J’ai raconté autre part comment, pour peindre un des personnages
de son roman, Mondaine, et décrire les procédés de l’émail, Fauteur
avait vécu dans la compagnie de Grandhomme et de Garnier et avait
passé des journées d’étude avec eux dans leur atelier de la rue
Couesnon. 11 ne faudrait pas cependant chercher dans le héros du
livre, le comte de Canoël, un portrait même arrangé de Grandhomme,
ce n’est pas lui qui a posé : l'émailleur-gentilhomme, l'artiste qui
délaisse son luxueux hôtel pour l’atelier du faubourg, c’est Popelin.

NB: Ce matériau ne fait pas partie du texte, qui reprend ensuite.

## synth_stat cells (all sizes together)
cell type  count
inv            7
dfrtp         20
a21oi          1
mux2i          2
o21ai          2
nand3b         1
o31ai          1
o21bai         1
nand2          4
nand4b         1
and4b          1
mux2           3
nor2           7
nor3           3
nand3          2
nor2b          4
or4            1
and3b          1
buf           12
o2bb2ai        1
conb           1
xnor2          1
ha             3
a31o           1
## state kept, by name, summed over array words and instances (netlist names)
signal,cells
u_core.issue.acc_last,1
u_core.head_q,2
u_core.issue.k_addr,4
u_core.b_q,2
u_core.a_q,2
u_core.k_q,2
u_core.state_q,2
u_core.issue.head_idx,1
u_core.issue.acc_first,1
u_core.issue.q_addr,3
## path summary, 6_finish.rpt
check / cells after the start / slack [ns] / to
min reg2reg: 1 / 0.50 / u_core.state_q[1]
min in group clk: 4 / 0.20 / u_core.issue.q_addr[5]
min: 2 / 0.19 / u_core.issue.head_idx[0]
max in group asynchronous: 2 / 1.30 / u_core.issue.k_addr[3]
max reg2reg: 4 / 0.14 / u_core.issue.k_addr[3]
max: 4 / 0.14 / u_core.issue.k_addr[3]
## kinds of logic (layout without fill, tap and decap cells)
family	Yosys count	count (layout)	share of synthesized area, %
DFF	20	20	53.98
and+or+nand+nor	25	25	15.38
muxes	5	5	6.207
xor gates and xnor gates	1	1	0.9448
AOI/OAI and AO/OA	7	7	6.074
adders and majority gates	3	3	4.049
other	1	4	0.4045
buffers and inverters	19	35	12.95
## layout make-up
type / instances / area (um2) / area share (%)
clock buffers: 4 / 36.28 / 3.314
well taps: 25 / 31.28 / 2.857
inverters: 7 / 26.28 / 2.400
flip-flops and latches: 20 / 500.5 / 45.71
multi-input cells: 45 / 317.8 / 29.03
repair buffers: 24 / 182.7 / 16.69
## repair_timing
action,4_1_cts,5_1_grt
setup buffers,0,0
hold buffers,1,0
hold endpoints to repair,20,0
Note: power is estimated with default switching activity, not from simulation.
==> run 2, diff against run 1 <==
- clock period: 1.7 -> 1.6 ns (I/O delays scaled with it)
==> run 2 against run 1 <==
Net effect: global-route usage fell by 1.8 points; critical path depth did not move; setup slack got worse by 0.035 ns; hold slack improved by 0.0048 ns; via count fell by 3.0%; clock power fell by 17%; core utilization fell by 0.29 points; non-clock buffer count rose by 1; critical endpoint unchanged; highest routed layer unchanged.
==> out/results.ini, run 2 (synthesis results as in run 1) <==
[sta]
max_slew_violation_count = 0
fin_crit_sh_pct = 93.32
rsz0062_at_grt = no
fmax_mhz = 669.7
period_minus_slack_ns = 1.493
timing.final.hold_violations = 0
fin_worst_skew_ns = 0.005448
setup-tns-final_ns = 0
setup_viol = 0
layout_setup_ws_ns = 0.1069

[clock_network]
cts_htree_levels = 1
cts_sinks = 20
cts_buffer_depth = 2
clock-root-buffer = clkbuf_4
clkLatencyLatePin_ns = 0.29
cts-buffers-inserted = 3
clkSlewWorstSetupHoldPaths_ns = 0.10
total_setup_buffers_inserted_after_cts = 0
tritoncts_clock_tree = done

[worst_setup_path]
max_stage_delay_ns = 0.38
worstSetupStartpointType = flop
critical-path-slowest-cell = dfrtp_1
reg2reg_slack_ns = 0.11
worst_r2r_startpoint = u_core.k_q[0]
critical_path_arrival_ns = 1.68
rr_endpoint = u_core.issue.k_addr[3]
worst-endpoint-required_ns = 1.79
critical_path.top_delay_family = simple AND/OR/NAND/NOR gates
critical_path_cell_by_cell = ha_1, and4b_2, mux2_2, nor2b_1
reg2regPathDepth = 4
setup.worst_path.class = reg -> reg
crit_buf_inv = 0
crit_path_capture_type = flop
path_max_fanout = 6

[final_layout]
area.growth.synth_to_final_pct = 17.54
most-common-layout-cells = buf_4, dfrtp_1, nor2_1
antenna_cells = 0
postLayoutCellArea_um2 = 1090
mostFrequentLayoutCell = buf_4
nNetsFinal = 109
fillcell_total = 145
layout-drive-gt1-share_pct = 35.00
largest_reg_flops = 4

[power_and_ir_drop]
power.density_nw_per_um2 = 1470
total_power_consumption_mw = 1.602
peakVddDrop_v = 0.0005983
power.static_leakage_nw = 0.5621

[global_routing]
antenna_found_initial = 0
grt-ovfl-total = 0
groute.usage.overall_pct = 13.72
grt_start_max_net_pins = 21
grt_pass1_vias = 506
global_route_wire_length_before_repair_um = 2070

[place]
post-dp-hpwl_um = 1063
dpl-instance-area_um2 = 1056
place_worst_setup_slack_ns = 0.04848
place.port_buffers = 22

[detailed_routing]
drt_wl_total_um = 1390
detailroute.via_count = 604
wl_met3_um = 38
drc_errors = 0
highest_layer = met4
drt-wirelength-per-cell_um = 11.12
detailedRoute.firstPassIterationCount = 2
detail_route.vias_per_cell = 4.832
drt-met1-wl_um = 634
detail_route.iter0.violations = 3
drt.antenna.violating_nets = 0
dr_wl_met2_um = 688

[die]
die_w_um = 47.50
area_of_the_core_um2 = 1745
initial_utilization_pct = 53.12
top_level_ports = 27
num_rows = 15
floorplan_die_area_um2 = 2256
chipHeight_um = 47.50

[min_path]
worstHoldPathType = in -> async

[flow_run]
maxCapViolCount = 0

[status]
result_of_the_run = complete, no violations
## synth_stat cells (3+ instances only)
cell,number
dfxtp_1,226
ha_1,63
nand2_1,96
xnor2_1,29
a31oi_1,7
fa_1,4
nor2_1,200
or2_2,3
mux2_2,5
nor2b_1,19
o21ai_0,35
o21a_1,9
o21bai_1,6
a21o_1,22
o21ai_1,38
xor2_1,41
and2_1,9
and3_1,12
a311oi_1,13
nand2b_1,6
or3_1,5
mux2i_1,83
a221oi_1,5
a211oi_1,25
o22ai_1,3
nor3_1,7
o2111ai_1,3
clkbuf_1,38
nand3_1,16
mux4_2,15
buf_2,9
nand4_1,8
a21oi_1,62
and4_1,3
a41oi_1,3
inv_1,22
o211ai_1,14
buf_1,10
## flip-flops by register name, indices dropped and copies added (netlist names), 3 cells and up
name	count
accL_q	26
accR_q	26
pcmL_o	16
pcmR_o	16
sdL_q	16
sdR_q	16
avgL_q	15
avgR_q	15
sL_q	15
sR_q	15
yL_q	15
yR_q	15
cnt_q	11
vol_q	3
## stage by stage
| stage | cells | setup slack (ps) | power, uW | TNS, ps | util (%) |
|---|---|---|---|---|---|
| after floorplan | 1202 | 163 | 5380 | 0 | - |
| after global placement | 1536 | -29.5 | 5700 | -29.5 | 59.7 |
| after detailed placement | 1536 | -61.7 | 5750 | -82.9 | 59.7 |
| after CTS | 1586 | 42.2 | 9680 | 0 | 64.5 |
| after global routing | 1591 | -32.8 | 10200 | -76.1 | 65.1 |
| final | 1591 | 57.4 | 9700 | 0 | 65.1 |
===== config.mk =====
export PLATFORM = sky130hd
export DESIGN_NAME = inst_encoder
export DESIGN_NICKNAME = d
export VERILOG_FILES = /design/src/rtl/inst_encoder_pkg.sv /design/src/rtl/inst_fifo.sv /design/src/rtl/inst_encoder.sv
export SDC_FILE = /design/constraint.sdc
export NUM_CORES = 1
export LEC_CHECK = 0
export ABC_CLOCK_PERIOD_IN_PS = 12600
export CAP_MARGIN = 25
export CORE_ASPECT_RATIO = 2
export CORE_MARGIN = 2
export CORE_UTILIZATION = 30
export CTS_BUF_LIST = sky130_fd_sc_hd__clkbuf_8
export DETAILED_ROUTE_END_ITERATION = 8
export HOLD_SLACK_MARGIN = 0.02
export PLACE_DENSITY_LB_ADDON = 0.1
export SYNTH_ARGS = -nofsm -noshare
export SYNTH_HDL_FRONTEND = slang
export SYNTH_HIERARCHICAL = 1
export SYNTH_SLANG_ARGS = --single-unit

===== constraint.sdc =====
create_clock -name clk -period 12.6 [get_ports clk]
set_input_delay 3.15 -clock clk [delete_from_list [all_inputs] [get_ports clk]]
set_output_delay 3.15 -clock clk [all_outputs]
set_load 0.02 [all_outputs]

Le romancier avait connu Claudius Popelin et s’était lié d’amitié
avec lui, au temps où celui-ci faisait à Arères ses premières tentatives
d'émail; il avait vu passer devant les fours une figure gracieuse qui
lui avait inspiré sa charmante création de Lolieu. Plus de vingt ans se
sont écoulés entre ces souvenirs et l’apparition du roman; les
impressions se sont modifiées, mais l’idée originale est là, et il n’y
a aucune indiscrétion à le dire.
Grandhomme et Meyer étaient devenus vite les fournisseurs
attitrés de la bijouterie; ils exécutaient avec une habileté surpre-
nante de précieuses plaquettes qui sont comme un diminutif des
vieux émaux limousins. Aucun peintre plus qu’eux n’a réussi dans
cet art délicat, toutes les imitations qu’on en a faites restent infé-
rieures, et leurs émaux acquerront un jour une grande valeur.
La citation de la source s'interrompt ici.